Prioritas Pembersihan Lumpur dan Daftar Rumah Rusak
Pembersihan lumpur menjadi prioritas utama, terutama di fasilitas umum, fasilitas kesehatan, pendidikan, dan kantor pemerintahan. Tito meminta pemerintah daerah melakukan pendataan rinci kerusakan rumah berdasarkan kategori rusak ringan, sedang, berat, ataupun hilang. Data itu akan menjadi dasar bantuan langsung dan pembangunan hunian sementara maupun tetap melalui BNPB dan kementeriaan terkait.

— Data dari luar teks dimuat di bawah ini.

==> src/ptc_params.svh <==
// Constants for the panel timing configuration register bank
`ifndef PTC_PARAMS_SVH
`define PTC_PARAMS_SVH
`define PTC_CLK_PERIOD_PS   5000
`define PTC_RST_MIN_NS      1000
`define PTC_RST_FILT_CYC    ((`PTC_RST_MIN_NS * 1000 + `PTC_CLK_PERIOD_PS - 1) / `PTC_CLK_PERIOD_PS)
`define PTC_ADDR_SYS        6'h00
`define PTC_ADDR_FIRST      6'h04
`define PTC_ADDR_LAST       6'h12
`define PTC_ADDR_WIDE       6'h20
`define PTC_SLOT_WIDE       4'hF
`define PTC_SYS_RD          8'h01
`define PTC_OFS_601         9'h080
`define PTC_OFS_656         9'h088
`define PTC_DATA_DELAY_CODE_DEF_601    8'h46
`define PTC_DATA_DELAY_CODE_DEF_656    8'h46
`define PTC_DATA_DELAY_CODE_DEF_RGB    8'h46
`define PTC_GATE_DELAY_CODE_DEF_601    8'h0D
`define PTC_GATE_DELAY_CODE_DEF_656    8'h0D
`define PTC_GATE_DELAY_CODE_DEF_RGB    8'h0D
`define PTC_RST_04  8'h46
`define PTC_RST_05  8'h0D
`define PTC_RST_07  8'h00
`define PTC_RST_08  8'h08
`define PTC_RST_09  8'h40
`define PTC_RST_0A  8'h88
`define PTC_RST_0B  8'h88
`define PTC_RST_0C  8'h20
`define PTC_RST_0D  8'h20
`define PTC_RST_0E  8'h10
`define PTC_RST_0F  8'hA4
`define PTC_RST_10  8'h04
`define PTC_RST_11  8'h24
`define PTC_RST_12  8'h24
`define PTC_RST_20  8'h00
`define PTC_MSK_05  8'h7F
`define PTC_MSK_07  8'hFD
`define PTC_MSK_08  8'h1F
`define PTC_MSK_09  8'h7F
`define PTC_MSK_0B  8'hCC
`define PTC_MSK_0C  8'h3F
`define PTC_MSK_0E  8'h7F
`define PTC_MSK_10  8'h17
`define PTC_MSK_11  8'h3F
`define PTC_MSK_20  8'h03
`define PTC_SPI_BITS        5'h10
`define PTC_SPI_TA          5'h08
`define PTC_SPI_RW          5'h07
`define PTC_CON_UNITY       4'h8
`define PTC_BRI_ZERO        8'h80
`define PTC_HUE_ZERO        7'h28
`define PTC_HUE_STEP        7'h05
`define PTC_SBRI_ZERO       6'h20
`define PTC_SCON_BASE       4'h6
`define PTC_DC_BASE_MV      12'h3E8
`define PTC_DC_STEP_MV      12'h014
`define PTC_AC_BASE         6'h2E
`define PTC_VGH_BASE        4'hC
`define PTC_VGL_BASE        4'h7
`define PTC_GAM_TOP_MV      8'h58
`define PTC_GAM_STEP_MV     8'h16
`define PTC_FA_EVEN_LATE    2'h1
`define PTC_FA_ODD_LATE     2'h2
`endif

==> src/ptc_pkg.sv <==
// Types shared by the panel timing configuration register bank
package ptc_pkg;
  typedef struct packed {
    logic pclk;
    logic hsync_n;
    logic vsync_n;
  } ptc_video_t;
  typedef struct packed {
    logic spen_n;
    logic spck;
    logic sda;
  } ptc_serial_t;
  typedef struct packed {
    logic [8:0]      first_data_dly;
    logic [7:0]      gate_dly_lines;
    logic [1:0]      source_drive_mode;
    logic            pal_active;
    logic            pal_288_lines;
    logic            luma_average;
    logic [4:0]      contrast_x8;
    logic [7:0]      brightness_ofs;
    logic [6:0]      hue_deg;
    logic [3:0]      saturation_x8;
    logic [3:0]      red_contrast_x8;
    logic [3:0]      blue_contrast_x8;
    logic [5:0]      red_brightness_ofs;
    logic [5:0]      blue_brightness_ofs;
    logic [5:0]      common_dc_code;
    logic [11:0]     common_dc_mv;
    logic [5:0]      common_ac_x100mv;
    logic            levels_valid;
    logic [3:0]      gate_high_v;
    logic [3:0]      gate_low_neg_v;
    logic            gamma_active;
    logic [4:0][7:0] gamma_ofs_mv;
    logic [1:0]      display_width_mode;
  } ptc_cfg_t;
endpackage
==> src/sph_pkg.sv <==
// Constants shared by the pin-controlled sleep-hold logic.
`default_nettype none
package sph_pkg;
	localparam int NUM_BLOCKS     = 2;
	localparam int PINS_PER_BLOCK = 16;
	localparam int NUM_PINS       = NUM_BLOCKS * PINS_PER_BLOCK;
	// Pin index of each block's dual-purpose sleep control pin.
	localparam int SLEEP_PIN_IDX_A = 6;
	localparam int SLEEP_PIN_IDX_B = 30;
	// Clock and timing figures.
	localparam int CLK_PERIOD_NS = 10;
	localparam int ENTRY_MAX_NS  = 5;
	localparam int WAKE_MAX_US   = 2;
	localparam int LOW_DRIVE_EXTRA_NS = 5;
	// Longest times round down, but never below one cycle.
	localparam int ENTRY_CYC = (ENTRY_MAX_NS / CLK_PERIOD_NS) < 1 ? 1 :
		(ENTRY_MAX_NS / CLK_PERIOD_NS);
	localparam int WAKE_CYC = (WAKE_MAX_US * 1000 / CLK_PERIOD_NS) < 1 ? 1 :
		(WAKE_MAX_US * 1000 / CLK_PERIOD_NS);
	localparam int LOW_DRIVE_CYC = (LOW_DRIVE_EXTRA_NS / CLK_PERIOD_NS) < 1 ? 1 :
		(LOW_DRIVE_EXTRA_NS / CLK_PERIOD_NS);
	localparam int CNT_W = 9;
	localparam logic [CNT_W-1:0] WAKE_CNT_LAST = CNT_W'(WAKE_CYC - 1);
	localparam logic [CNT_W-1:0] LOW_CNT_LAST  = CNT_W'(WAKE_CYC + LOW_DRIVE_CYC - 1);
	localparam logic [CNT_W-1:0] CNT_RESET     = 9'h000;
	localparam logic [NUM_PINS-1:0] PINS_RESET = 32'h00000000;
	localparam logic [NUM_PINS-1:0] OE_N_RESET = 32'hFFFFFFFF;

	typedef enum logic [1:0] {
		SPH_RUN,
		SPH_SLEEP,
		SPH_WAKE
	} sph_state_e;
endpackage : sph_pkg
`default_nettype wire

==> src/sph_top.sv <==
// Pin-controlled sleep-hold logic for a two-block programmable logic device.
`default_nettype none
// Overview of operation
// Enabled option: control pin high means sleep.
// Sleep captures and holds outputs and state.
// Outputs floating at entry stay floating.
// Sleep blocks all inputs except control pin.
// Pin keepers hold every pin's last level; the code enables keepers on undriven pads only.
// Option off: control pin is ordinary pin.
// Control pin's array input unused when enabled.
// Inputs, enables, clocks valid 10 ns before.
// Inputs ignored within 5 ns of entry.
// Inputs accepted again within 2 us.
// Outputs valid within 2 us, low-drive later.
// Two control pins, one per block.
// Active high; low resumes without losing state.
module sph_top
	import sph_pkg::*;
(
	// Clock and reset.
	input  wire logic                ref_clk,
	input  wire logic                resetn,
	// Configuration.
	input  wire logic                sleep_option_en,
	// Device pads; pad_oe_n is low while the pad is driven.
	input  wire logic [NUM_PINS-1:0] pad_in,
	output var  logic [NUM_PINS-1:0] pad_out,
	output var  logic [NUM_PINS-1:0] pad_oe_n,
	// Pin keepers.
	output var  logic [NUM_PINS-1:0] keep_en,
	output var  logic [NUM_PINS-1:0] keep_level,
	// Logic array side.
	input  wire logic [NUM_PINS-1:0] core_out,
	input  wire logic [NUM_PINS-1:0] core_oe,
	output var  logic [NUM_PINS-1:0] core_in,
	// Per-block status.
	output var  logic [NUM_BLOCKS-1:0] core_freeze,
	output var  logic [NUM_BLOCKS-1:0] core_in_valid,
	output var  logic [NUM_BLOCKS-1:0] out_valid,
	output var  logic [NUM_BLOCKS-1:0] out_valid_low
);
	typedef struct packed {
		logic [NUM_PINS-1:0]   pad_out;
		logic [NUM_PINS-1:0]   pad_oe_n;
		logic [NUM_PINS-1:0]   keep_en;
		logic [NUM_PINS-1:0]   keep_level;
		logic [NUM_PINS-1:0]   core_in;
		logic [NUM_BLOCKS-1:0] core_freeze;
		logic [NUM_BLOCKS-1:0] core_in_valid;
		logic [NUM_BLOCKS-1:0] out_valid;
		logic [NUM_BLOCKS-1:0] out_valid_low;
	} sph_top_s;

	sph_top_s s_reg;
	sph_top_s s_next;

	logic [NUM_BLOCKS-1:0] sleep_pin;
	logic [NUM_BLOCKS-1:0] frozen;
	logic [NUM_BLOCKS-1:0] in_valid;
	logic [NUM_BLOCKS-1:0] ctl_out_valid;
	logic [NUM_BLOCKS-1:0] ctl_out_valid_low;
	logic [NUM_BLOCKS-1:0] hold_now;
	logic [NUM_PINS-1:0]   pin_hold;
	logic [NUM_PINS-1:0]   ctl_pin_mask;

	// One control pin per logic block.
	assign sleep_pin[0] = pad_in[SLEEP_PIN_IDX_A];
	assign sleep_pin[1] = pad_in[SLEEP_PIN_IDX_B];

	genvar gb;
	generate
		for (gb = 0; gb < NUM_BLOCKS; gb++)
		begin : g_block
			sph_sleep_ctrl u_ctrl (
				.ref_clk       (ref_clk),
				.resetn        (resetn),
				.option_en     (sleep_option_en),
				.sleep_pin     (sleep_pin[gb]),
				.frozen        (frozen[gb]),
				.in_valid      (in_valid[gb]),
				.out_valid     (ctl_out_valid[gb]),
				.out_valid_low (ctl_out_valid_low[gb])
			);
			// The pin is sampled synchronously, so the hold starts on the very edge
			// that first sees it high, up to one 10 ns clock period after it rises, against the 5 ns cut-off.
			assign hold_now[gb] = frozen[gb] || (sleep_option_en && sleep_pin[gb]);
			assign pin_hold[gb*PINS_PER_BLOCK +: PINS_PER_BLOCK] =
				{PINS_PER_BLOCK{hold_now[gb]}};
		end
	endgenerate

	// With the option on, the control pins never reach the logic array.
	always_comb
	begin
		ctl_pin_mask = PINS_RESET;
		ctl_pin_mask[SLEEP_PIN_IDX_A] = sleep_option_en;
		ctl_pin_mask[SLEEP_PIN_IDX_B] = sleep_option_en;
	end

	always_comb
	begin
		s_next = s_reg;
		for (int i = 0; i < NUM_PINS; i++)
		begin
			if (pin_hold[i])
			begin
				// Pad drive and enable stay as captured, so a floating
				// output keeps floating and a driven one keeps its value.
				s_next.pad_out[i]  = s_reg.pad_out[i];
				s_next.pad_oe_n[i] = s_reg.pad_oe_n[i];
				// Inputs are blocked; the array sees the last accepted level.
				s_next.core_in[i]  = s_reg.core_in[i];
				// The keeper holds undriven pads at their last level.
				s_next.keep_en[i]  = s_reg.pad_oe_n[i];
			end
			else
			begin
				// Normal operation; the ordinary pin path also serves the
				// control pins when the option is off.
				s_next.pad_out[i]    = core_out[i];
				s_next.pad_oe_n[i]   = !core_oe[i];
				s_next.core_in[i]    = pad_in[i] && !ctl_pin_mask[i];
				s_next.keep_en[i]    = 1'b0;
				s_next.keep_level[i] = s_reg.pad_oe_n[i] ? pad_in[i] : s_reg.pad_out[i];
			end
		end
		// The array's registers are stopped by the freeze, not reset, so
		// waking up resumes from exactly the held state.
		s_next.core_freeze   = hold_now;
		s_next.core_in_valid = in_valid & ~hold_now;
		s_next.out_valid     = ctl_out_valid;
		s_next.out_valid_low = ctl_out_valid_low;
	end

	always_ff @(posedge ref_clk or negedge resetn)
	begin
		if (!resetn)
		begin
			s_reg.pad_out       <= PINS_RESET;
			s_reg.pad_oe_n      <= OE_N_RESET;
			s_reg.keep_en       <= PINS_RESET;
			s_reg.keep_level    <= PINS_RESET;
			s_reg.core_in       <= PINS_RESET;
			s_reg.core_freeze   <= 2'h0;
			s_reg.core_in_valid <= 2'h3;
			s_reg.out_valid     <= 2'h3;
			s_reg.out_valid_low <= 2'h3;
		end
		else
		begin
			s_reg <= s_next;
		end
	end

	assign pad_out       = s_reg.pad_out;
	assign pad_oe_n      = s_reg.pad_oe_n;
	assign keep_en       = s_reg.keep_en;
	assign keep_level    = s_reg.keep_level;
	assign core_in       = s_reg.core_in;
	assign core_freeze   = s_reg.core_freeze;
	assign core_in_valid = s_reg.core_in_valid;
	assign out_valid     = s_reg.out_valid;
	assign out_valid_low = s_reg.out_valid_low;
endmodule : sph_top
`default_nettype wire

==> src/sph_sleep_ctrl.sv <==
// Per-block sleep sequencer: freeze on the control pin, timed wake-up.
`default_nettype none
module sph_sleep_ctrl
	import sph_pkg::*;
(
	// Clock and reset.
	input  wire logic ref_clk,
	input  wire logic resetn,
	// Control.
	input  wire logic option_en,
	input  wire logic sleep_pin,
	// Status.
	output var  logic frozen,
	output var  logic in_valid,
	output var  logic out_valid,
	output var  logic out_valid_low
);
	typedef struct packed {
		sph_state_e       state;
		logic [CNT_W-1:0] cnt;
		logic             frozen;
		logic             in_valid;
		logic             out_valid;
		logic             out_valid_low;
	} sph_ctrl_s;

	sph_ctrl_s s_reg;
	sph_ctrl_s s_next;

	always_comb
	begin
		s_next = s_reg;
		case (s_reg.state)
			SPH_RUN:
			begin
				if (option_en && sleep_pin)
				begin
					s_next.state         = SPH_SLEEP;
					s_next.frozen        = 1'b1;
					s_next.in_valid      = 1'b0;
					s_next.out_valid     = 1'b0;
					s_next.out_valid_low = 1'b0;
				end
			end
			SPH_SLEEP:
			begin
				// A low level releases the hold; held state is kept as is.
				if (!sleep_pin || !option_en)
				begin
					s_next.state = SPH_WAKE;
					s_next.cnt   = CNT_RESET;
				end
			end
			SPH_WAKE:
			begin
				if (option_en && sleep_pin)
				begin
					// The last wake cycle has already raised the valid flags, so re-entry
					// has to drop them again or they would stand through the new hold.
					s_next.state         = SPH_SLEEP;
					s_next.frozen        = 1'b1;
					s_next.in_valid      = 1'b0;
					s_next.out_valid     = 1'b0;
					s_next.out_valid_low = 1'b0;
				end
				else
				begin
					s_next.cnt = s_reg.cnt + 9'h001;
					if (s_reg.cnt == WAKE_CNT_LAST)
					begin
						s_next.frozen    = 1'b0;
						s_next.in_valid  = 1'b1;
						s_next.out_valid = 1'b1;
					end
					if (s_reg.cnt == LOW_CNT_LAST)
					begin
						s_next.out_valid_low = 1'b1;
						s_next.state         = SPH_RUN;
					end
				end
			end
			default:
			begin
				s_next.state = SPH_RUN;
			end
		endcase
	end

	always_ff @(posedge ref_clk or negedge resetn)
	begin
		if (!resetn)
		begin
			s_reg.state         <= SPH_RUN;
			s_reg.cnt           <= CNT_RESET;
			s_reg.frozen        <= 1'b0;
			s_reg.in_valid      <= 1'b1;
			s_reg.out_valid     <= 1'b1;
			s_reg.out_valid_low <= 1'b1;
		end
		else
		begin
			s_reg <= s_next;
		end
	end

	assign frozen        = s_reg.frozen;
	assign in_valid      = s_reg.in_valid;
	assign out_valid     = s_reg.out_valid;
	assign out_valid_low = s_reg.out_valid_low;
endmodule : sph_sleep_ctrl
`default_nettype wire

Kehadiran Negara di Tengah Krisis
Mendagri juga menegaskan bahwa kehadiran negara harus tampak nyata di tengah masyarakat. Kolaborasi antara pemerintah pusat, pemerintah daerah, TNI, Polri, dan relawan dianggap penting untuk memastikan kebutuhan dasar masyarakat terdampak — terutama logistik dan hunian — terpenuhi secara tepat waktu dan tepat sasaran.